Evidence: The bill is intended to address the food truck logjam (limits parking and increases congestion), so it forbids food trucks to park at meters in commercial areas. However, most areas of the city have little congestion and plenty of parking.
Answer Anticipation:
The author is assuming that the commercial areas being restricted by the bill affect these "low congestion / plenty of parking" areas.
But since this is a Principle-Support question, we should mainly be focused on getting from the big Premise concept to the "judgy" language in the Conclusion. Here, we need a law that will help us justify that we "should reject" this bill. Any answer that isn't a rule or rule of thumb that lets us conclude "we should reject this bill" is worthless. The big premise concept is that the bill would not be applicable to most areas of the city.
So, we could use something like, "If a bill is intended to target concerns that are inapplicable to most areas of the city, then that bill should be rejected."
Correct Answer:
D
Answer Choice Analysis:
(A) This principle lets you conclude "a business shouldn't be allowed to do ____". We need a law that lets us conclude "we should reject this bill".

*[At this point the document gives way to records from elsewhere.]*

`config.mk`:
```
export PLATFORM = sky130hd
export DESIGN_NAME = merge_sort_with_comparison_count
export DESIGN_NICKNAME = d
export VERILOG_FILES = /design/src/rtl/core/msc_pkg.sv /design/src/rtl/core/merge_sort_with_comparison_count.sv
export SDC_FILE = /design/constraint.sdc
export NUM_CORES = 2
export LEC_CHECK = 0
export BUFFER_PORTS_ARGS = -buffer_cell sky130_fd_sc_hd__buf_4
export CORE_MARGIN = 5
export CORE_UTILIZATION = 45
export DETAILED_ROUTE_END_ITERATION = 7
export PLACE_DENSITY_LB_ADDON = 0.1
export RECOVER_POWER = 25
export SLEW_MARGIN = 20
export SYNTH_ARGS = -nofsm -noshare
export SYNTH_HDL_FRONTEND = slang
export SYNTH_MEMORY_MAX_BITS = 65536
export SYNTH_SLANG_ARGS = --single-unit
```
`constraint.sdc`:
```
create_clock -name clk -period 7.83 [get_ports clk]
set_input_delay 1.566 -clock clk [delete_from_list [all_inputs] [get_ports clk]]
set_output_delay 1.566 -clock clk [all_outputs]
set_load 0.05 [all_outputs]
```
--- src/hw/rtl/cigar_alignment_span_defines.svh ---
// assertion macros for the cigar span block
`ifndef CIGAR_ALIGNMENT_SPAN_DEFINES_SVH
`define CIGAR_ALIGNMENT_SPAN_DEFINES_SVH

// same-cycle implication, checked outside reset
`define CAS_ASSERT_IMPLIES(label, clk, rst, ante, cons) \
   label: assert property (@(posedge clk) disable iff (rst) (ante) |-> (cons)) \
      else $error("assertion failed: label");

// next-cycle implication, checked outside reset
`define CAS_ASSERT_NEXT(label, clk, rst, ante, cons) \
   label: assert property (@(posedge clk) disable iff (rst) (ante) |=> (cons)) \
      else $error("assertion failed: label");

`endif

--- src/hw/rtl/cas_pkg.sv ---
// shared types and constants for the cigar span block
package cas_pkg;

   localparam int LEN_W       = 28;
   localparam int POS_W       = 31;
   localparam int QUEUE_DEPTH = 2;

   typedef enum logic [3:0] {
      OP_M  = 4'd0,
      OP_I  = 4'd1,
      OP_D  = 4'd2,
      OP_N  = 4'd3,
      OP_S  = 4'd4,
      OP_H  = 4'd5,
      OP_P  = 4'd6,
      OP_EQ = 4'd7,
      OP_X  = 4'd8
   } op_code_type;

   typedef struct packed {
      logic ref_use;
      logic query_use;
      logic aligned;
      logic soft_clip;
      logic bad;
   } op_class_type;

   typedef struct packed {
      op_class_type            cls;
      logic [LEN_W-1:0]        len;
      logic [POS_W-1:0]        start;
      logic                    start_sat;
      logic                    reverse;
      logic                    last;
   } element_type;

   typedef struct packed {
      logic        valid;
      element_type element;
   } queue_status_type;

endpackage
**config.mk**
```make
export PLATFORM = sky130hd
export DESIGN_NAME = bounded_array_list_engine
export DESIGN_NICKNAME = d
export VERILOG_FILES = /design/src/design/blae_pkg.sv /design/src/design/blae_ram.sv /design/src/design/bounded_array_list_engine.sv
export SDC_FILE = /design/constraint.sdc
export NUM_CORES = 1
export LEC_CHECK = 0
export BUFFER_PORTS_ARGS = -buffer_cell sky130_fd_sc_hd__buf_2
export CORE_MARGIN = 3
export CORE_UTILIZATION = 45
export CTS_CLUSTER_SIZE = 24
export DETAILED_ROUTE_END_ITERATION = 8
export PLACE_DENSITY = 0.61
export SYNTH_ARGS = -nofsm -noshare
export SYNTH_HDL_FRONTEND = slang
export SYNTH_HIERARCHICAL = 1
export SYNTH_SLANG_ARGS = --single-unit
```
**constraint.sdc**
```tcl
create_clock -name clock -period 13.3 [get_ports clock]
set_clock_uncertainty 0.2 [all_clocks]
set_input_delay 1.995 -clock clock [delete_from_list [all_inputs] [get_ports clock]]
set_output_delay 1.995 -clock clock [all_outputs]
set_load 0.01 [all_outputs]
```
===== src/rtl/sbf_pkg.sv =====
// ----------------------------------------------------------------------------
// sbf_pkg
// Shared types and constants of the serial-bus frame decoder.
// ----------------------------------------------------------------------------
package sbf_pkg;

  // frame markers
  localparam logic [7:0] HDR_BYTE   = 8'h0F;
  localparam logic [7:0] END_BYTE   = 8'h00;
  localparam logic [3:0] END_NIBBLE = 4'h4;

  // frame layout
  localparam int unsigned NUM_CH      = 16;
  localparam int unsigned CH_W        = 11;
  localparam int unsigned PAYLOAD_W   = NUM_CH * CH_W;  // bytes 1 to 22
  localparam int unsigned PAYLOAD_LEN = PAYLOAD_W / 8;
  localparam logic [4:0]  FOOTER_SLOT = 5'd24;
  localparam logic [3:0]  LAST_CH     = 4'(NUM_CH - 1);
  localparam int unsigned FRAC_BITS   = 14;

  // register indexes
  typedef enum logic [2:0] {
    REG_INPUT_CENTER  = 3'd0,
    REG_SCALE_GAIN    = 3'd1,
    REG_OUTPUT_CENTER = 3'd2,
    REG_OUTPUT_MIN    = 3'd3,
    REG_OUTPUT_MAX    = 3'd4
  } sbf_reg_t;

  // configuration as seen by the back end
  typedef struct packed {
    logic [10:0] input_center;
    logic [15:0] scale_gain;
    logic [11:0] output_center;
    logic [11:0] output_min;
    logic [11:0] output_max;
  } sbf_cfg_t;

  // queue status
  typedef struct packed {
    logic full;
    logic empty;
  } sbf_qstat_t;

  function automatic logic is_end_mark(input logic [7:0] b);
    return (b == END_BYTE) || (b[3:0] == END_NIBBLE);
  endfunction

endpackage
## config.mk

```make
export PLATFORM = sky130hd
export DESIGN_NAME = slns_fifo
export DESIGN_NICKNAME = d
export VERILOG_FILES = /design/src/slns_pkg.sv /design/src/slns_fifo.sv
export SDC_FILE = /design/constraint.sdc
export NUM_CORES = 1
export LEC_CHECK = 0
export BUFFER_PORTS_ARGS = -buffer_cell sky130_fd_sc_hd__buf_2
export CAP_MARGIN = 20
export CORE_ASPECT_RATIO = 0.7
export CORE_UTILIZATION = 35
export CTS_BUF_LIST = sky130_fd_sc_hd__clkbuf_2 sky130_fd_sc_hd__clkbuf_4 sky130_fd_sc_hd__clkbuf_8
export DETAILED_ROUTE_END_ITERATION = 8
export GPL_ROUTABILITY_DRIVEN = 0
export GPL_TIMING_DRIVEN = 0
export PLACE_DENSITY_LB_ADDON = 0.25
export REMOVE_ABC_BUFFERS = 1
export SLEW_MARGIN = 20
export SYNTH_ARGS = -nofsm -noshare
export SYNTH_HDL_FRONTEND = slang
export SYNTH_SLANG_ARGS = --single-unit
```

## constraint.sdc

```tcl
create_clock -name clk -period 3.6 [get_ports clk]
set_input_delay 0.18 -clock clk [delete_from_list [all_inputs] [get_ports clk]]
set_output_delay 0.18 -clock clk [all_outputs]
set_load 0.02 [all_outputs]
```

## src/slns_pkg.sv

```systemverilog
// Shared constants, kind codes and queue entry type for the Lambert shading core.
`default_nettype none
package slns_pkg;

  localparam int CW = 24;   // input component width
  localparam int RW = 16;   // component width after range reduction
  localparam int NCW = 49;  // cylinder normal width before reduction

  localparam logic [2:0] KIND_SPHERE = 3'd0;
  localparam logic [2:0] KIND_PLANE  = 3'd1;
  localparam logic [2:0] KIND_CYL    = 3'd2;
  localparam logic [2:0] KIND_TOP    = 3'd3;
  localparam logic [2:0] KIND_BOTTOM = 3'd4;

  // request handed from the front to the back through the queue
  typedef struct packed {
    logic [31:0] ll;    // |L|^2
    logic [31:0] nn;    // |N|^2
    logic [31:0] dmag;  // L.N when positive, else zero
    logic        zero;  // force intensity to zero
    logic        degen; // zero-length normal or light
  } entry_t;

endpackage
`default_nettype wire

```

## src/slns_fifo.sv

```systemverilog
// Four-entry request queue between the front and back pipelines.
`default_nettype none
module slns_fifo (
  input  wire logic             clk,
  input  wire logic             rst_n,
  input  wire logic             push,
  input  wire slns_pkg::entry_t push_data,
  output logic                  full,
  input  wire logic             pop,
  output logic                  q_valid,
  output slns_pkg::entry_t      q_data
);

  slns_pkg::entry_t mem_r [4];
  logic [1:0] wptr_r, rptr_r;
  logic [2:0] cnt_r;

  assign full    = (cnt_r == 3'd4);
  assign q_valid = (cnt_r != 3'd0);
  assign q_data  = mem_r[rptr_r];

  always_ff @(posedge clk) begin
    if (!rst_n) begin
      wptr_r <= '0;
      rptr_r <= '0;
      cnt_r  <= '0;
    end else begin
      if (push) wptr_r <= wptr_r + 2'd1;
      if (pop)  rptr_r <= rptr_r + 2'd1;
      if (push && !pop)      cnt_r <= cnt_r + 3'd1;
      else if (pop && !push) cnt_r <= cnt_r - 3'd1;
    end
  end

  always_ff @(posedge clk) begin
    if (push) mem_r[wptr_r] <= push_data;
  end

endmodule
`default_nettype wire

```

==> results by group, run 1 <==
Run status
  • Status: completed

Detailed routing
  • Drt pass-1 iters: 4
  • Via density: 4.59
  • 1st-iter DRT viols: 306
  • Via Count: 6878
  • Drt wl/cell: 18.7 um
  • Residual DRC: 0
  • Antenna viol nets, final: 0
  • Drt total wl: 28000 um

Clocking
  • Total CTS buffers: 61
  • Worst-case clock buffer depth: 3
  • CTS tree: built
  • Clock latency on the worst-skew pair: 610 ps
  • # Post-CTS Setup Buffers: 0
  • H-tree depth: 2
  • Resize count post-CTS: 0
  • Clock sinks: 401
  • Root Buffer: clkbuf_8
  • Reg clk slew, reported paths: 70 ps

Floorplan
  • Die X: 246 um
  • Die area: 0.0425 mm^2
  • Io pins: 202
  • Initial Util: 35.5%
  • Die span in y: 173 um
  • Core Rows: 62
  • CORE AREA: 0.0410 mm^2

Worst setup path
  • Flop-to-flop setup slack: 1620 ps
  • Delay of the slowest critical-path stage: 590 ps
  • R2R depth: 4
  • CP Launch Type: flip-flop
  • R2R Path Start: wptr_r[0]
  • Worst setup endpoint: q_data[75]
  • Crit-path most repeated cell: buf_16
  • CP arrival: 2510 ps
  • Setup CP Type: reg2out
  • Critical path capture point type: primary output
  • CP required: 3420 ps
  • Cell chain of the critical path: buf_16 -> buf_16 -> mux4_2 -> buf_2
  • Slowest CP cell: dfxtp_4
  • Worst r2r dst: mem_r[1][36]
  • Critical path peak fanout: 31

Yosys
  • Sequential element share of the synthesized area: 82.0%
  • Number of warnings issued by yosys: 0
  • Yosys reg bits: 401
  • Avg Synthesized Cell Area: 26.3 um^2
  • Top cells by area, synth: edfxtp_1 81%, mux4_2 15%, dfxtp_1 1.2%
  • Post-synth cell types: 22
  • Synthesized instance count: 555
  • Synth area leader: edfxtp_1
  • Top-area cell type share of the netlist area: 80.8%
  • Synth Cell Area: 0.0146 mm^2

STA
  • Final worst-path cycle share: 74.8%
  • RSZ-0062 raised after global routing: false
  • Fmax: 371 MHz
  • Crit path time final: 2690 ps
  • Actual slew at the worst max-slew pin: 670 ps
  • Final Hold Fails: 0
  • Slew Viols, Final: 0
  • Finish-stage setup viols: 0
  • Slew headroom: 55.3%
  • Final Skew: 17.3 ps
  • Final worst slack: 906 ps

Global route
  • First-pass GRT wire length: 43300 um
  • Vias in the first global route: 7557
  • Initial antenna violation count: 0
  • Total GRT Usage: 13.4%
  • Pin count of the biggest net entering global routing: 45
  • Aggregate global routing overflow: 0

Pwr
  • Switching Fraction: 23.5%
  • Sw power: 2.43 mW
  • Cell Pwr Density: 555 mW/mm^2
  • Comb pwr share: 11.8%
  • Peak supply drop: 315 uV
  • P_int: 7.93 mW
  • Reg power frac: 52.4%
  • Static Leakage: 6.34 nW
  • Clock power frac: 35.8%

Final layout
  • Cell area after layout: 0.0187 mm^2
  • Area grow syn2layout: 28.2%
  • Share of post-route cells with drive strength above 1: 42.7%
  • NumNets Final: 1020
  • Highest-count cells in the layout ignoring fill and taps: 392 x edfxtp_1, 201 x buf_2, 102 x dlygate4sd3_1
  • Filler cells: 3466
  • Ant. Diodes: 0
  • Most common cell after layout, fill and taps aside: edfxtp_1

Worst hold path
  • Hold crit path type: in2reg
  • Hold Crit Depth: 2

Flow run
  • Max_cap viols: 0

Place
  • Pre-CTS setup slack: 1460 ps
  • DP Area: 0.0165 mm^2
  • DP HPWL: 16600 um
  • Port-buffer cells: 201
==> area by class of cell <==
class	instances	area (um^2)	share of cell area, %
clock buffers	75	951	5.09
clock inverters	31	249	1.33
inverters	4	15.0	0.0804
multi-input cells	128	2470	13.2
flip-flops and latches	401	12000	64.0
well taps	544	681	3.64
repair buffers	316	2360	12.6
==> cell families after synthesis <==
family	count (synthesis)	synth area share, %
flip-flops	401	82.0
multiplexers	100	15.3
buffers and inverters	26	1.13
AND/OR/NAND/NOR	15	0.635
adder cells (fa/ha/maj)	6	0.567
XOR/XNOR	5	0.301
AO/OA/AOI/OAI	2	0.0858
==> worst min-delay path by stage <==
stage | slack [ps] | endpoint | start
2_1_floorplan | 280 | mem_r[0][0] | push_data[0]
3_3_place_gp | 400 | mem_r[2][5] | push_data[5]
3_5_place_dp | 400 | mem_r[0][33] | push_data[33]
4_1_cts | 260 | mem_r[3][53] | push_data[53]
5_1_grt | 270 | mem_r[1][4] | push_data[4]
6_report | 320 | mem_r[3][73] | push_data[73]
==> per-layer routing <==
metal	part of all wire, %	vias to the layer above	wire length, um	global-route usage (%)
met4	2.4	0	686	4.19
met3	6.7	59	1890	4.33
met5	0	-	0	0
li1	-	3117	-	-
met1	43	3524	12100	17.2
met2	48	178	13300	21.8
==> stage by stage <==
stage	power [mW]	instances	utilization [%]	hold slack, ps	TNS, ps
floorplan	6.25	533	-	279	-136610
global placement	6.75	1278	39.3	397	-1025680
detailed placement	6.70	1291	40.1	396	0
CTS	10.5	1499	45.5	255	0
global route	10.8	1499	45.5	273	0
finish	10.4	1499	45.5	321	0
==> worst max-delay path, delay by kind of cell, from the launching register on <==
| family | cells | cell delay (ps) |
|---|---|---|
| muxes | 1 | 550 |
| DFF | 1 | 590 |
| buffers and inverters | 3 | 710 |
==> cell usage after synthesis <==
cell / instances
buf_2: 10
mux2i_1: 2
or3_1: 2
dfxtp_1: 9
ha_1: 5
nor3b_1: 1
mux4_2: 98
and2_1: 9
a21boi_0: 1
edfxtp_1: 392
nand2_1: 1
buf_12: 2
nor2b_1: 2
clkbuf_1: 7
fa_1: 1
buf_6: 1
buf_4: 1
inv_1: 4
xnor2_1: 2
o21ai_0: 1
buf_8: 1
xor2_1: 3
==> state kept, by name (all words and copies together) (netlist names), named ones only <==
| signal | flops |
|---|---|
| wptr_r | 2 |
| cnt_r | 3 |
| mem_r | 392 |
| rptr_r | 2 |
==> repair_timing <==
action | CTS | global route
endpoints found under the hold margin | 401 | 0
hold buffers | 102 | 0
setup endpoints to repair | 0 | 0
==> power by group through the flow <==
stage / Sequential, mW / Combinational (mW) / Clock (mW)
global route: 5.45 / 1.32 / 4.03
detailed placement: 5.53 / 1.17 / 0
finish: 5.43 / 1.23 / 3.71
CTS: 5.43 / 1.26 / 3.85
floorplan: 5.59 / 0.663 / 0
global placement: 5.66 / 1.09 / 0
(Power assumes the default switching activity.)
==> inputs of run 2 (changes only) <==
==> constraint.sdc (replaced) <==
create_clock -name clk -period 2.2 [get_ports clk]
set_input_delay 0.11 -clock clk [delete_from_list [all_inputs] [get_ports clk]]
set_output_delay 0.11 -clock clk [all_outputs]
set_load 0.02 [all_outputs]
==> run 2 against run 1 <==
  * Die area is the same
  * Core utilization increased by 2.5 points
  * Sequential share of layout area is 3.3 points lower
  * Critical path depth unchanged
  * Sequential power rose by 63%
  * Clock power grew 64%
  * Non-clock buffer count increased by 21
  * Global-route usage rose by 0.79 points
==> results by group, run 2 (synthesis results as in run 1) <==
Detailed routing
  • Drt total wl: 30800 um (+9.9%)
  • Drt wl/cell: 20.3 um (+8.4%)
  • Antenna viol nets, final: 0 (unchanged)
  • Drt pass-1 iters: 4 (unchanged)
  • 1st-iter DRT viols: 345 (+13%)
  • Via density: 4.64 (+1.1%)
  • Residual DRC: 0 (unchanged)
  • Via Count: 7048 (+2.5%)

Final layout
  • Most flops, register: mem_r
  • Area grow syn2layout: 35.1%
  • Largest regs: mem_r (392), cnt_r (3)
  • Share of post-route cells with drive strength above 1: 44.0% (+1.2 points)
  • Filler cells: 3379 (-2.5%)
  • Max FFs per register: 392 (unchanged)
  • Ant. Diodes: 0 (unchanged)
  • Most common cell after layout, fill and taps aside: edfxtp_1
  • NumNets Final: 1041 (+2.1%)
  • Highest-count cells in the layout ignoring fill and taps: 392 x edfxtp_1, 109 x buf_2, 102 x dlygate4sd3_1

STA
  • Final Hold Fails: 0 (unchanged)
  • Slew Viols, Final: 0 (unchanged)
  • TNS Setup: 0 ps (unchanged)
  • RSZ-0062 raised after global routing: true
  • Fmax: 456 MHz
  • Crit path time final: 2190 ps
  • Final worst slack: 7.29 ps (-899 ps)
  • Final worst-path cycle share: 99.7%
  • Finish-stage setup viols: 0 (unchanged)
  • Actual slew at the worst max-slew pin: 678 ps (+8.22 ps)
  • Slew headroom: 54.8% (-0.55 points)
  • Final Skew: 11.8 ps (-5.56 ps)
  • WHS: 245 ps (-76.1 ps)

Global route
  • Initial antenna violation count: 0 (unchanged)
  • Aggregate global routing overflow: 0 (unchanged)
  • Total GRT Usage: 14.2% (+0.79 points)
  • Pin count of the biggest net entering global routing: 42 (-6.7%)
  • Vias in the first global route: 7634 (+1.0%)
  • First-pass GRT wire length: 45100 um (+4.1%)

Pwr
  • Clock power frac: 34.6% (-1.2 points)
  • Reg power frac: 50.4% (-2.0 points)
  • P_int: 13.4 mW (+69%)
  • Static Leakage: 6.74 nW (+6.3%)
  • Comb pwr share: 14.9% (+3.1 points)
  • Switching Fraction: 23.6% (+0.13 points)
  • Cell Pwr Density: 892 mW/mm^2 (+61%)
  • Peak supply drop: 532 uV (+69%)
  • Sw power: 4.15 mW (+71%)
  • Post-layout power: 17.6 mW (+70%)

Place
  • Port-buffer cells: 201 (unchanged)
  • DP HPWL: 16600 um (unchanged)
  • Pre-CTS setup slack: 133 ps (-1330 ps)

Worst setup path
  • CP Launch Type: flip-flop
  • Cell chain of the critical path: buf_12 -> clkbuf_16 -> mux4_2 -> buf_6
  • CP required: 2090 ps (-1330 ps)
  • CP arrival: 2080 ps (-430 ps)
  • Setup CP Type: reg2out
  • Critical path capture point type: primary output
  • R2R Path Start: wptr_r[0]
  • Critical path peak fanout: 8 (-74%)
  • Delay of the slowest critical-path stage: 520 ps (-70 ps)
  • Slowest CP cell: mux4_2

Flow run
  • Max_cap viols: 0 (unchanged)

Run status
  • Status: completed

Clocking
  • Reg clk slew, reported paths: 70 ps (about the same)
  • H-tree depth: 2 (unchanged)
  • Clock sinks: 401 (unchanged)
  • CTS tree: built
  • Worst-case clock buffer depth: 3 (unchanged)
  • Total CTS buffers: 61 (unchanged)
  • Clock latency on the worst-skew pair: 610 ps (about the same)
  • Root Buffer: clkbuf_8

Floorplan
  • CORE AREA: 0.0410 mm^2 (unchanged)
  • Die X: 246 um (unchanged)
  • Core Rows: 62 (unchanged)
  • Die span in y: 173 um (unchanged)
  • Io pins: 202 (unchanged)
  • Initial Util: 35.5% (unchanged)
  • Die area: 0.0425 mm^2 (unchanged)

Worst hold path
  • Hold crit path type: in2reg
  • Hold_sp: push_data[4]
==> run 2: changes by cell type in the layout (fill, tap and decap cells not counted) <==
cell / delta
buf_12: +5
clkbuf_16: +4
buf_6: +92
buf_2: -92
buf_4: +5
buf_16: +6
bufbuf_16: +1
==> run 2: critical path, delay by kind of cell (launching register included) <==
kind,cells,cell delay [ps]
buf+inv,3,520
flops,1,410
mux,1,520
==> run 2: metrics by stage <==
stage	cell area (um^2)	std cells	util (%)
detailed placement	16500	1291	40.1
finish	19700	1520	48.0
global placement	16100	1278	39.3
floorplan	14400	533	-
global route	19700	1520	48.0
CTS	19200	1511	46.7
==> run 2: timing repair <==
item	CTS	global route
setup endpoints to repair	86	98
cloned	6	4
gates resized for setup	75	136
buffers inserted	6	5
hold buffers	102	0
hold endpoints to repair	401	0
==> run 2: metal layers <==
metal / track usage [%] / vias to the layer above / part of all wire, %
li1: - / 3167 / -
met1: 18.7 / 3646 / 44
met2: 22.7 / 183 / 47
met3: 4.61 / 52 / 6.8
met4: 3.91 / 0 / 1.9
met5: 0 / - / 0
==> run 2: worst paths after layout <==
check	endpoint	slack (ps)	cells past startpoint
max	q_data[68]	7	4
min	mem_r[1][4]	250	2
max reg2reg	mem_r[1][44]	210	4
min reg2reg	cnt_r[2]	510	2
==> run 2: layout make-up <==
| class | count | area, um^2 | area share (%) |
|---|---|---|---|
| multi-input combinational | 128 | 2470 | 12.5 |
| sequential | 401 | 12000 | 60.7 |
| clock buffer | 75 | 951 | 4.83 |
| timing repair buffer | 337 | 3370 | 17.1 |
| tap | 544 | 681 | 3.46 |
| clock inverter | 31 | 249 | 1.26 |
| inverter | 4 | 15.0 | 0.0762 |
==> run 2: power by group through the flow <==
stage	combinational (mW)	clock [mW]	sequential, mW
finish	2.62	6.09	8.87
global placement	1.78	0	9.27
floorplan	1.09	0	9.14
CTS	2.36	6.30	8.88
detailed placement	1.91	0	9.05
global route	2.79	6.60	8.89
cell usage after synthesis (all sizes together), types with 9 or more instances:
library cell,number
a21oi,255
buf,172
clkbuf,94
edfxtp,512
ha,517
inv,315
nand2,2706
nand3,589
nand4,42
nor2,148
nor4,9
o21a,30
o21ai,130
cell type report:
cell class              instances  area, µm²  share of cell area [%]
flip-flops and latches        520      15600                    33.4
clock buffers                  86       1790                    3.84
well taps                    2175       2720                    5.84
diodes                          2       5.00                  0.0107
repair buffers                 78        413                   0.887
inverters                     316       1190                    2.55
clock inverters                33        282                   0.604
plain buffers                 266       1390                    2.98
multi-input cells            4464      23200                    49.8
--- config.mk ---
export PLATFORM = sky130hd
export DESIGN_NAME = cmm_ctrl
export DESIGN_NICKNAME = d
export VERILOG_FILES = /design/src/cmm_pkg.sv /design/src/cmm_ctrl.sv
export SDC_FILE = /design/constraint.sdc
export NUM_CORES = 1
export LEC_CHECK = 0
export BUFFER_PORTS_ARGS = -buffer_cell sky130_fd_sc_hd__buf_2
export CAP_MARGIN = 20
export CORE_ASPECT_RATIO = 1.1
export CORE_MARGIN = 5
export CORE_UTILIZATION = 47
export CTS_CLUSTER_SIZE = 20
export DETAILED_ROUTE_END_ITERATION = 10
export PLACE_DENSITY = 0.73
export SLEW_MARGIN = 20
export SYNTH_ARGS = -nofsm -noshare
export SYNTH_HDL_FRONTEND = slang
export SYNTH_SLANG_ARGS = --single-unit
--- constraint.sdc ---
create_clock -name clk -period 3.6 [get_ports clk]
set_input_delay 0.18 -clock clk [delete_from_list [all_inputs] [get_ports clk]]
set_output_delay 0.18 -clock clk [all_outputs]
set_load 0.01 [all_outputs]
[config.mk]
export PLATFORM = sky130hd
export DESIGN_NAME = buffer_block_table
export DESIGN_NICKNAME = d
export VERILOG_FILES = /design/src/rtl/core/bbt_pkg.sv /design/src/rtl/core/buffer_block_table.sv /design/src/rtl/core/bbt_cell.sv
export SDC_FILE = /design/constraint.sdc
export NUM_CORES = 1
export LEC_CHECK = 0
export BUFFER_PORTS_ARGS = -buffer_cell sky130_fd_sc_hd__buf_4
export CORE_ASPECT_RATIO = 0.6
export CORE_MARGIN = 2
export CORE_UTILIZATION = 60
export CTS_CLUSTER_SIZE = 8
export DETAILED_ROUTE_END_ITERATION = 7
export MAX_ROUTING_LAYER = met4
export PLACE_DENSITY_LB_ADDON = 0.08
export SLEW_MARGIN = 40
export SYNTH_ARGS = -nofsm -noshare
export SYNTH_HDL_FRONTEND = slang
export SYNTH_SLANG_ARGS = --single-unit
export TNS_END_PERCENT = 50
[constraint.sdc]
create_clock -name aclk -period 6.6 [get_ports aclk]
set_input_delay 1.32 -clock aclk [delete_from_list [all_inputs] [get_ports aclk]]
set_output_delay 1.32 -clock aclk [all_outputs]
set_load 0.05 [all_outputs]
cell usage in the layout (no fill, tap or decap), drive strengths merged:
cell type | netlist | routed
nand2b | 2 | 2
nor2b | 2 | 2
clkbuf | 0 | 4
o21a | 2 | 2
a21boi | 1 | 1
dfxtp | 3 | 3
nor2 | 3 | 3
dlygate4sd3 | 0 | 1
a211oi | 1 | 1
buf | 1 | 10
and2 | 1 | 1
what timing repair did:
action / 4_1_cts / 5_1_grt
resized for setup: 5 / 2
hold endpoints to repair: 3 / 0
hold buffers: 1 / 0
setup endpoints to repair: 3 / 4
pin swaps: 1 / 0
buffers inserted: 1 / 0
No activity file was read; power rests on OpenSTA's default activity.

(B) This principle would weaken the author's argument. The author is saying "Don't enact this bill, since the bill only exists in one part of the city."
(C) The core had nothing about whether the problem has / hasn't been studied. Otherwise, the rule IS at least set up to conclude "do not implement this solution".
(D) YES! This lets us conclude that "a law should NOT be used for ____ " (i.e. we should reject this law). The bill would disadvantage a type of business (food trucks) to solve a problem that doesn't affect most areas of the city (that was the author's premise), so this rule tells us we should reject the current bill.
(E) This is close, because it would let us conclude "we should not implement this policy". But nothing in the argument core discussed the idea that this bill would aggravate a certain problem.
Takeaway/Pattern: Keeping in mind our Conclusion Shortcut (only consider rules that allow you to derive the type of idea being derived in the Conclusion), we can get rid of (A) and (B). Making sure the trigger side of our rule matches the premise(s) from our argument core allows us to find (D) and eliminate (C) and (E).